Saturday, March 24, 2007

Anthony Powell

We’ve talked about several of the great British authors of the last century or two – Waugh, Greene, Trollope, and others – and now it is time to address Anthony Powell, a true titan, a master of the novelist’s art – and a writer hardly known to the American public.

I was put onto Powell about 30 years ago, when at a financial conference in London I struck up a conversation with a British portfolio manager about – what else? – books. He told me, in a tone that reeked of triumphalism, that he had just finished reading Powell’s Dance to the Music of Time – a second time!! The full impact of this feat hit me only when I learned that Dance is not a book but a series of 12 novels spanning the period from just after World War 1 through two decades after World War 2. The period is well traveled, but Powell’s characters make it seem brand new.

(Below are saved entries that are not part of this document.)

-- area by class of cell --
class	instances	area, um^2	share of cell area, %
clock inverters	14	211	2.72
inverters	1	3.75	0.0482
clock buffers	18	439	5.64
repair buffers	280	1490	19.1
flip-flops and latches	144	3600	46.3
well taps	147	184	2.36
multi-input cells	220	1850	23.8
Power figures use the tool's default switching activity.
<file path="src/rtl/frame_scaler.sv">
// Frame scaler: copy, 2x replicate, 2x decimate or 2x block average from a fixed-latency
// source memory into the destination frame RAM. Define FRAME_SCALER_ROUND_EN for round-half-up averaging.

module frame_scaler #(
    parameter int PIX_W  = 8,
    parameter int SRC_W  = 160,
    parameter int SRC_H  = 120,
    parameter int RD_LAT = 1,
    parameter int ADDR_W = 17
) (
    input  logic              CLK,
    input  logic              RESET,
    input  logic              START,
    input  logic              ABORT,
    input  logic [1:0]        MODE,
    output logic              BUSY,
    output logic              DONE,
    output logic [ADDR_W-1:0] SRC_ADDR,
    input  logic [PIX_W-1:0]  SRC_DATA,
    output logic [ADDR_W-1:0] DST_ADDR,
    output logic [PIX_W-1:0]  DST_DATA,
    output logic              DST_WREN
);

    localparam int X_W   = $clog2(2 * SRC_W);
    localparam int Y_W   = $clog2(2 * SRC_H);
    localparam int WC_W  = (RD_LAT > 1) ? $clog2(RD_LAT) : 1;
    localparam int ACC_W = PIX_W + 2;

    if (SRC_W < 2 || SRC_W % 2 != 0) begin : g_chk_w
        $error("frame_scaler: SRC_W must be even and non-zero");
    end
    if (SRC_H < 2 || SRC_H % 2 != 0) begin : g_chk_h
        $error("frame_scaler: SRC_H must be even and non-zero");
    end
    if (RD_LAT < 1) begin : g_chk_lat
        $error("frame_scaler: RD_LAT must be at least 1");
    end
    // Replicate mode produces the largest address range: 4 * SRC_W * SRC_H pixels.
    if (longint'(4) * SRC_W * SRC_H > (longint'(1) << ADDR_W)) begin : g_chk_addr
        $error("frame_scaler: ADDR_W too narrow for the replicated frame");
    end

    typedef enum logic [2:0] {S_IDLE, S_READ, S_WAIT, S_WRITE, S_DONE} state_e;
    typedef enum logic [1:0] {M_COPY, M_REPL, M_DECI, M_AVG} mode_e;

    state_e            state_q, state_d;
    mode_e             mode_q, mode_d;
    logic [X_W-1:0]    ox_q, ox_d;
    logic [Y_W-1:0]    oy_q, oy_d;
    logic [1:0]        tap_q, tap_d;
    logic [WC_W-1:0]   wait_q, wait_d;
    logic [ACC_W-1:0]  acc_q, acc_d;
    logic [ADDR_W-1:0] dst_addr_q, dst_addr_d;
    logic [ADDR_W-1:0] src_addr_q, src_addr_d;

    logic [X_W-1:0]    out_w_m1, sx;
    logic [Y_W-1:0]    out_h_m1, sy;
    logic [1:0]        taps_m1;
    logic [ADDR_W-1:0] tap_addr;
    logic [ACC_W-1:0]  acc_sum;
    logic [PIX_W-1:0]  avg_pix;

    // Output geometry and source tap coordinates for the latched mode.
    always_comb begin
        // NOTE: every combinational output gets a default first so no path can infer a latch.
        out_w_m1 = X_W'(SRC_W - 1);
        out_h_m1 = Y_W'(SRC_H - 1);
        taps_m1  = 2'd0;
        sx       = ox_q;
        sy       = oy_q;
        case (mode_q)
            M_REPL: begin
                out_w_m1 = X_W'(2 * SRC_W - 1);
                out_h_m1 = Y_W'(2 * SRC_H - 1);
                sx       = ox_q >> 1;
                sy       = oy_q >> 1;
            end
            M_DECI: begin
                out_w_m1 = X_W'(SRC_W / 2 - 1);
                out_h_m1 = Y_W'(SRC_H / 2 - 1);
                sx       = ox_q << 1;
                sy       = oy_q << 1;
            end
            M_AVG: begin
                out_w_m1 = X_W'(SRC_W / 2 - 1);
                out_h_m1 = Y_W'(SRC_H / 2 - 1);
                taps_m1  = 2'd3;
                sx       = (ox_q << 1) | X_W'(tap_q[0]);
                sy       = (oy_q << 1) | Y_W'(tap_q[1]);
            end
            default: ;
        endcase
    end

    assign tap_addr = ADDR_W'(sy) * ADDR_W'(SRC_W) + ADDR_W'(sx);
    assign acc_sum  = ((tap_q == 2'd0) ? '0 : acc_q) + ACC_W'(SRC_DATA);

`ifdef FRAME_SCALER_ROUND_EN
    logic [ACC_W:0] rnd_sum;
    assign rnd_sum = {1'b0, acc_q} + (ACC_W + 1)'(2);
    assign avg_pix = rnd_sum[ACC_W] ? '1 : PIX_W'(rnd_sum >> 2);
`else
    assign avg_pix = PIX_W'(acc_q >> 2);
`endif

    always_comb begin
        state_d    = state_q;
        mode_d     = mode_q;
        ox_d       = ox_q;
        oy_d       = oy_q;
        tap_d      = tap_q;
        wait_d     = wait_q;
        acc_d      = acc_q;
        dst_addr_d = dst_addr_q;
        src_addr_d = src_addr_q;
        case (state_q)
            S_IDLE: begin
                if (START && !ABORT) begin
                    state_d    = S_READ;
                    mode_d     = mode_e'(MODE);
                    ox_d       = '0;
                    oy_d       = '0;
                    tap_d      = '0;
                    dst_addr_d = '0;
                end
            end
            S_READ: begin
                src_addr_d = tap_addr;
                wait_d     = '0;
                state_d    = S_WAIT;
            end
            S_WAIT: begin
                if (wait_q == WC_W'(RD_LAT - 1)) begin
                    acc_d = acc_sum;
                    if (tap_q == taps_m1) begin
                        tap_d   = '0;
                        state_d = S_WRITE;
                    end else begin
                        tap_d   = tap_q + 2'd1;
                        state_d = S_READ;
                    end
                end else begin
                    wait_d = wait_q + 1'b1;
                end
            end
            S_WRITE: begin
                dst_addr_d = dst_addr_q + 1'b1;
                state_d    = S_READ;
                if (ox_q == out_w_m1) begin
                    ox_d = '0;
                    if (oy_q == out_h_m1) begin
                        oy_d       = '0;
                        dst_addr_d = '0;
                        state_d    = S_DONE;
                    end else begin
                        oy_d = oy_q + 1'b1;
                    end
                end else begin
                    ox_d = ox_q + 1'b1;
                end
            end
            S_DONE:  state_d = S_IDLE;
            default: state_d = S_IDLE;
        endcase
        // Abort drops the frame from any active state; the counters restart with the next frame.
        if (ABORT && state_q != S_IDLE) begin
            state_d    = S_IDLE;
            ox_d       = '0;
            oy_d       = '0;
            tap_d      = '0;
            wait_d     = '0;
            dst_addr_d = '0;
        end
    end

    always_ff @(posedge CLK or posedge RESET) begin
        if (RESET) begin
            state_q    <= S_IDLE;
            mode_q     <= M_COPY;
            ox_q       <= '0;
            oy_q       <= '0;
            tap_q      <= '0;
            wait_q     <= '0;
            acc_q      <= '0;
            dst_addr_q <= '0;
            src_addr_q <= '0;
        end else begin
            // NOTE: state registers use non-blocking assignment so all flops update from pre-edge values.
            state_q    <= state_d;
            mode_q     <= mode_d;
            ox_q       <= ox_d;
            oy_q       <= oy_d;
            tap_q      <= tap_d;
            wait_q     <= wait_d;
            acc_q      <= acc_d;
            dst_addr_q <= dst_addr_d;
            src_addr_q <= src_addr_d;
        end
    end

    assign BUSY     = (state_q == S_READ) || (state_q == S_WAIT) || (state_q == S_WRITE);
    assign DONE     = (state_q == S_DONE);
    assign DST_WREN = (state_q == S_WRITE);
    assign SRC_ADDR = (state_q == S_READ) ? tap_addr : src_addr_q;
    assign DST_ADDR = dst_addr_q;
    assign DST_DATA = (mode_q == M_AVG) ? avg_pix : acc_q[PIX_W-1:0];

endmodule

</file>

Powell wrote the first novel in the series, A Question of Upbringing, in 1951, the twelfth, Hearing Secret Harmonies, in 1975. How many writers can labor on a single narrative for 24 years? Just keeping the characters straight is an achievement, especially as a character may enter in volume 3, exit in volume 4, and resurface in volume 11, by which time you may have forgotten all about him or her. I found this a problem as I worked my way through the 12 books, and I must also say that the best of the 12 are the first three or four and that the last few are the weakest. The series is nevertheless an impressive achievement and one of the literary landmarks of our time.

The novels begin by examining the friendship of four boys in an Eton-like school in the early twenties: the narrator, Nicholas Jenkins, his friends Charles Stringham and Peter Templer, and – unforgettably, Kenneth Widmerpool, one of the major comic creations of twentieth-century literature. At the outset Widmerpool’s cluelessly inane behavior seems to mark him as comic relief, but by the end of the series, the buffoon emerges as a darker, more threatening presence.

Powell (rhymes with pole, not with towel) lived a long, productive life, which ended in 2000 when he was 95. There were many other novels (his first was published in 1931), biographies, critical essays, and at least two plays. He was a contemporary of Waugh and Greene at Oxford. In World War 2 he worked for British Intelligence, and the three Dance volumes dealing with the War are widely regarded as among the best covering that territory.

There is something about a novel series that is especially satisfying. Finish one good read, then greet many of the same characters again in a new book, and so on, until the whole tapestry is hung – at which point you feel either relief or loss, depending on the quality of the story. Some of Dickens’s and Trollope’s best works first appeared as serials in newspapers, with readers anxiously awaiting each new episode. The literary serial seems to be out of style today, the nearest counterpart being a television series like Upstairs, Downstairs or Dallas.

Anthony Powell’s Dance to the Music of Time, ideal miniseries material, was in fact produced for television in England about 10 years ago. The cast included John Gielgud, Edward Fox, and Zoë Wannamaker. The 50-year span was compressed into four two-hour segments, and reports from abroad say it was superb. For now, we’ll have to take their word for it; the series was never aired in the U.S., nor is it available in the standard (NTSC) format for American VCRs or DVDs. If you have a player that can handle the British format (PAL), you can probably find a tape or disc at Amazon or eBay.